"There
was and is a Commandment to keep holy the Sabbath day, but that
Sabbath day was not Sunday.... It will be said, however, and with
some show of triumph, that the Sabbath was transferred from the
seventh to the first day of the week. . . . Where can the record
of such a transaction be found? Not in the New Testament-absolutely
not. There is no Scriptural evidence of the change of the Sabbath
institution from the seventh to the first day of the week.
"To
me it seems unaccountable that Jesus, during three years' intercourse
with His disciples, often conversing with them upon the Sabbath
question ... never alluded to any transference of the day; also,
that during forty days of His resurrection life, no such thing was
intimated.
"Of
course, I quite well know that Sunday did come into use in early
Christian history as a religious day, as we learn from the Christian
Fathers and other sources.
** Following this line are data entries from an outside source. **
### config.mk
export PLATFORM = sky130hd
export DESIGN_NAME = serial_subtraction
export DESIGN_NICKNAME = d
export VERILOG_FILES = /design/src/rtl/serial_alu_pkg.sv /design/src/rtl/fullsubtractor.sv /design/src/rtl/serial_subtraction.sv
export SDC_FILE = /design/constraint.sdc
export NUM_CORES = 1
export LEC_CHECK = 0
export CORE_ASPECT_RATIO = 0.9
export CORE_MARGIN = 4
export CORE_UTILIZATION = 45
export CTS_BUF_LIST = sky130_fd_sc_hd__clkbuf_4
export CTS_CLUSTER_SIZE = 14
export DETAILED_ROUTE_END_ITERATION = 6
export PLACE_DENSITY = 0.7
export SKIP_LAST_GASP = 1
export SYNTH_ARGS = -nofsm -noshare
export SYNTH_HDL_FRONTEND = slang
export SYNTH_HIERARCHICAL = 1
export SYNTH_SLANG_ARGS = --single-unit
### constraint.sdc
create_clock -name clk -period 1.4 [get_ports clk]
set_input_delay 0.21 -clock clk [delete_from_list [all_inputs] [get_ports clk]]
set_output_delay 0.21 -clock clk [all_outputs]
set_load 0.02 [all_outputs]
But what a pity that it comes branded
with the mark of paganism, and christened with the name of the sun
god, when adopted and sanctioned by the papal apostasy, and bequeathed
as a sacred legacy to Protestantism! "-DR. EDWARD T. HISCOX,
author of "The Baptist Manual," in a paper read
before a New York ministers' conference held Nov. 13, 1893.
"We
believe that the law of God is the eternal and unchangeable rule
of His moral government."-"Baptist Church Manual,"
Art. 12.
"The
first four commandments set forth man's obligations directly toward
God.... But when we keep the first four commandments, we are likely
to keep the other six. . . . The fourth commandment sets forth God's
claim on man's time and thought.... The six days of labour and the
rest on the Sabbath are to be maintained as a witness to God's toil
and rest in the creation. . . . No one of the ten words is of merely
racial significance.... The Sabbath was established originally (long
before Moses) in no special connection with the Hebrews, but as
an institution for all mankind, in commemoration of God's rest after
the six days of creation. It was designed for all the descendants
of Adam."-Adult Quarterly, Southern Baptist Convention
series, Aug. 15, 1937.
"There
was never any formal or authoritative change from the Jewish seventh-day
Sabbath to the Christian first-day observance." -WILLIAM OWEN
CARVER, "The Lord's Day in Our Day," page 49.
"It
may be that Jesus gave them an explicit command so to do [to change
the Sabbath from the seventh day to the first ; but of this we have
no revelation."-C. C. A. WALLACE. "What Baptists
Believe," page 167.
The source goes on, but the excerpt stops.